**Task goal**:
Return the lines below that carry the word "tests".

=== Entries provided ===

Source: an optimization exercise on an open RTL-to-GDS flow (aim: small area, a short achievable clock period and few clock cycles per item). Production flows keep margins and buffers that such runs may drop.
In this exercise RTL edits were held to simulation tests only and were not proved equivalent to the original.
Power is estimated from default activity; no workload was simulated.

$ cat design/flow/config.mk
export PLATFORM = sky130hd
export DESIGN_NAME = source_text_tokenizer
export DESIGN_NICKNAME = source_text_tokenizer
export VERILOG_FILES = /design/flow/design.v
export SDC_FILE = /design/flow/constraint.sdc
export NUM_CORES = 4
export LEC_CHECK = 0
export CAP_MARGIN = 20
export CORE_MARGIN = 2
export CORE_UTILIZATION = 40
export CTS_BUF_LIST = sky130_fd_sc_hd__clkbuf_8
export SETUP_SLACK_MARGIN = 2.45
export SLEW_MARGIN = 20
$ cat design/flow/constraint.sdc
create_clock -name core_clock -period 5.0 [get_ports {clk_i}]
set_input_delay 1.0000 -clock core_clock [delete_from_list [all_inputs] [get_ports {clk_i}]]
set_output_delay 1.0000 -clock core_clock [all_outputs]
set_load 0.01 [all_outputs]
Background: an optimization exercise with open tools, aiming at small area, a short achievable clock period and few clock cycles per item. Do not read the settings as production practice. In this exercise RTL edits were held to simulation tests only and were not proved equivalent to the original.

### flow/config.mk
export PLATFORM = sky130hd
export DESIGN_NAME = midpoint_ellipse_points
export DESIGN_NICKNAME = midpoint_ellipse_points
export VERILOG_FILES = /design/flow/design.v
export SDC_FILE = /design/flow/constraint.sdc
export NUM_CORES = 4
export LEC_CHECK = 0
export CAP_MARGIN = 20
export CORE_MARGIN = 2
export CORE_UTILIZATION = 40
export SLEW_MARGIN = 20
### flow/constraint.sdc
create_clock -name core_clock -period 9.0 [get_ports {clk}]
set_input_delay 1.8000 -clock core_clock [delete_from_list [all_inputs] [get_ports {clk}]]
set_output_delay 1.8000 -clock core_clock [all_outputs]
set_load 0.01 [all_outputs]
### flow/design.v
package mep_pkg;
    localparam int RADIUS_W = 5;
    localparam int FIELD_W  = 10;
    localparam int SQ_W     = 2 * RADIUS_W;
    localparam int M_W      = SQ_W + RADIUS_W;
    localparam int K_W      = 17;
    localparam int COORD_BITS_DEFAULT = 11;
    localparam int CFG_IDX_W = 1;
    localparam logic [RADIUS_W-1:0] RADIUS_X_RESET = 5'd5;
    localparam logic [RADIUS_W-1:0] RADIUS_Y_RESET = 5'd2;
endpackage
import mep_pkg::*;
module midpoint_ellipse_points #(
    parameter int COORD_BITS = COORD_BITS_DEFAULT
) (
    input  logic                  clk,
    input  logic                  rst_n,
    input  logic                  cfg_we,
    input  logic [CFG_IDX_W-1:0]  cfg_index,
    input  logic [RADIUS_W-1:0]   cfg_data,
    input  logic                  in_valid,
    output logic                  in_ready,
    input  logic [FIELD_W-1:0]    center_x,
    input  logic [FIELD_W-1:0]    center_y,
    input  logic [FIELD_W-1:0]    shift_x,
    output logic                  out_valid,
    input  logic                  out_ready,
    output logic [COORD_BITS-1:0] x_right,
    output logic [COORD_BITS-1:0] x_left,
    output logic [COORD_BITS-1:0] y_upper,
    output logic [COORD_BITS-1:0] y_lower,
    output logic                  last_point
);
    logic [RADIUS_W-1:0] ra_reg, rb_reg;
    always_ff @(posedge clk or negedge rst_n)
    begin
        if (!rst_n)
        begin
            ra_reg <= RADIUS_X_RESET;
            rb_reg <= RADIUS_Y_RESET;
        end
        else if (cfg_we)
        begin
            if (cfg_index == 1'b0) ra_reg <= cfg_data;
            else                   rb_reg <= cfg_data;
        end
    end
    logic                q_v, q_rdy;
    logic [FIELD_W-1:0]  q_cx, q_cy, q_sh;
    logic [SQ_W-1:0]     q_a2, q_b2;
    logic [RADIUS_W-1:0] q_b;
    logic [M_W-1:0]      q_m;
    logic                load;
    assign in_ready = !q_v;
    always_ff @(posedge clk or negedge rst_n)
    begin
        if (!rst_n)
        begin
            q_v   <= 1'b0;
            q_rdy <= 1'b0;
        end
        else
        begin
            if (!q_v)      q_v <= in_valid;
            else if (load) q_v <= 1'b0;
            q_rdy <= q_v && !load;
        end
    end
    always_ff @(posedge clk)
    begin
        if (!q_v)
        begin
            q_cx <= center_x;
            q_cy <= center_y;
            q_sh <= shift_x;
            q_a2 <= ra_reg * ra_reg;
            q_b2 <= rb_reg * rb_reg;
            q_b  <= rb_reg;
        end
        if (!q_rdy)
        begin
            q_m <= q_a2 * q_b;
        end
    end
    logic                       w_v, w_r2;
    logic [RADIUS_W-1:0]        w_ex, w_ey;
    logic signed [FIELD_W+1:0]  w_cxs;
    logic [FIELD_W-1:0]         w_cy;
    logic signed [K_W-1:0]      w_k, w_p, w_q;
    logic [SQ_W-1:0]            w_a2, w_b2;
    logic [SQ_W:0]              w_s;
    logic signed [K_W-1:0]      w_k1;
    logic signed [SQ_W:0]       w_c;
    logic o_v;
    logic out_en, cont1, ey0, trans, last, emit, step_s;
    assign cont1  = (w_q < w_k1);
    assign ey0    = (w_ey == '0);
    assign trans  = w_v && !w_r2 && !cont1 && !ey0;
    assign last   = ey0 && (w_r2 || !cont1);
    assign out_en = !o_v || out_ready;
    assign emit   = w_v && !trans && out_en;
    assign load   = q_rdy && (!w_v || (emit && last));
    assign step_s  = w_k[K_W-1] ^ w_r2;
    logic signed [K_W-1:0] a2_k, b2_k, m_k, s_k, c_k;
    assign a2_k = K_W'(q_a2);
    assign b2_k = K_W'(q_b2);
    assign m_k  = K_W'(q_m);
    logic signed [K_W-1:0] inc_p, inc_q;
    assign inc_p = w_r2 ? K_W'(w_a2) << 1 : K_W'(w_b2) << 1;
    assign inc_q = step_s ? inc_p : K_W'(w_s) << 1;
    always_ff @(posedge clk or negedge rst_n)
    begin
        if (!rst_n)
        begin
            w_v <= 1'b0;
        end
        else if (load)
        begin
            w_v <= 1'b1;
        end
        else if (emit && last)
        begin
            w_v <= 1'b0;
        end
    end
    always_ff @(posedge clk)
    begin
        if (load)
        begin
            w_r2  <= 1'b0;
            w_ex  <= '0;
            w_ey  <= q_b;
            w_cxs <= {{2{q_cx[FIELD_W-1]}}, q_cx} + {2'b00, q_sh};
            w_cy  <= q_cy;
            w_a2  <= q_a2;
            w_b2  <= q_b2;
            w_s   <= {1'b0, q_a2} + {1'b0, q_b2};
            w_k1  <= (a2_k << 1) + (b2_k << 1) + b2_k;
            w_c   <= (SQ_W+1)'(3 * (q_b2 >> 2)) - (SQ_W+1)'(q_a2 >> 2)
                     + (SQ_W+1)'({q_b2[0], 1'b0}) - (SQ_W+1)'(1);
            w_k   <= b2_k - m_k + K_W'(q_a2 >> 2);
            w_p   <= (b2_k << 1) + b2_k;
            w_q   <= (a2_k << 1) + (b2_k << 1) + b2_k - (m_k << 1);
        end
        else if (trans)
        begin
            w_r2 <= 1'b1;
            w_k  <= w_k - w_p + (w_q >>> 1) + K_W'(w_c);
            w_p  <= w_q - w_p + K_W'(w_a2);
            w_q  <= w_q + K_W'(w_a2) - K_W'(w_b2);
        end
        else if (emit && !last)
        begin
            w_k <= w_k + (step_s ? w_p : w_q);
            w_p <= w_p + inc_p;
            w_q <= w_q + inc_q;
            if (!w_r2)
            begin
                w_ex <= w_ex + 1'b1;
                if (!step_s) w_ey <= w_ey - 1'b1;
            end
            else
            begin
                w_ey <= w_ey - 1'b1;
                if (!step_s) w_ex <= w_ex + 1'b1;
            end
        end
    end
    logic signed [FIELD_W+1:0] xr_s, xl_s;
    logic [COORD_BITS-1:0]     x_right_reg, x_left_reg, y_upper_reg, y_lower_reg;
    logic                      last_point_reg;
    assign xr_s = w_cxs + {7'b0, w_ex};
    assign xl_s = w_cxs - {7'b0, w_ex};
    function automatic logic [COORD_BITS-1:0] sat_hi(input logic signed [FIELD_W+1:0] v);
        if (!v[FIELD_W+1] && v[FIELD_W]) sat_hi = {1'b0, {(COORD_BITS-1){1'b1}}};
        else                             sat_hi = v[COORD_BITS-1:0];
    endfunction
    always_ff @(posedge clk or negedge rst_n)
    begin
        if (!rst_n)
        begin
            o_v <= 1'b0;
        end
        else
        begin
            o_v <= emit || (o_v && !out_ready);
        end
    end
    always_ff @(posedge clk)
    begin
        if (emit)
        begin
            x_right_reg    <= sat_hi(xr_s);
            x_left_reg     <= sat_hi(xl_s);
            y_upper_reg    <= {w_cy[FIELD_W-1], w_cy} + {6'b0, w_ey};
            y_lower_reg    <= {w_cy[FIELD_W-1], w_cy} - {6'b0, w_ey};
            last_point_reg <= last;
        end
    end
    assign out_valid  = o_v;
    assign x_right    = x_right_reg;
    assign x_left     = x_left_reg;
    assign y_upper    = y_upper_reg;
    assign y_lower    = y_lower_reg;
    assign last_point = last_point_reg;
endmodule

===

**Task solution**:
In this exercise RTL edits were held to simulation tests only and were not proved equivalent to the original.
Background: an optimization exercise with open tools, aiming at small area, a short achievable clock period and few clock cycles per item. Do not read the settings as production practice. In this exercise RTL edits were held to simulation tests only and were not proved equivalent to the original.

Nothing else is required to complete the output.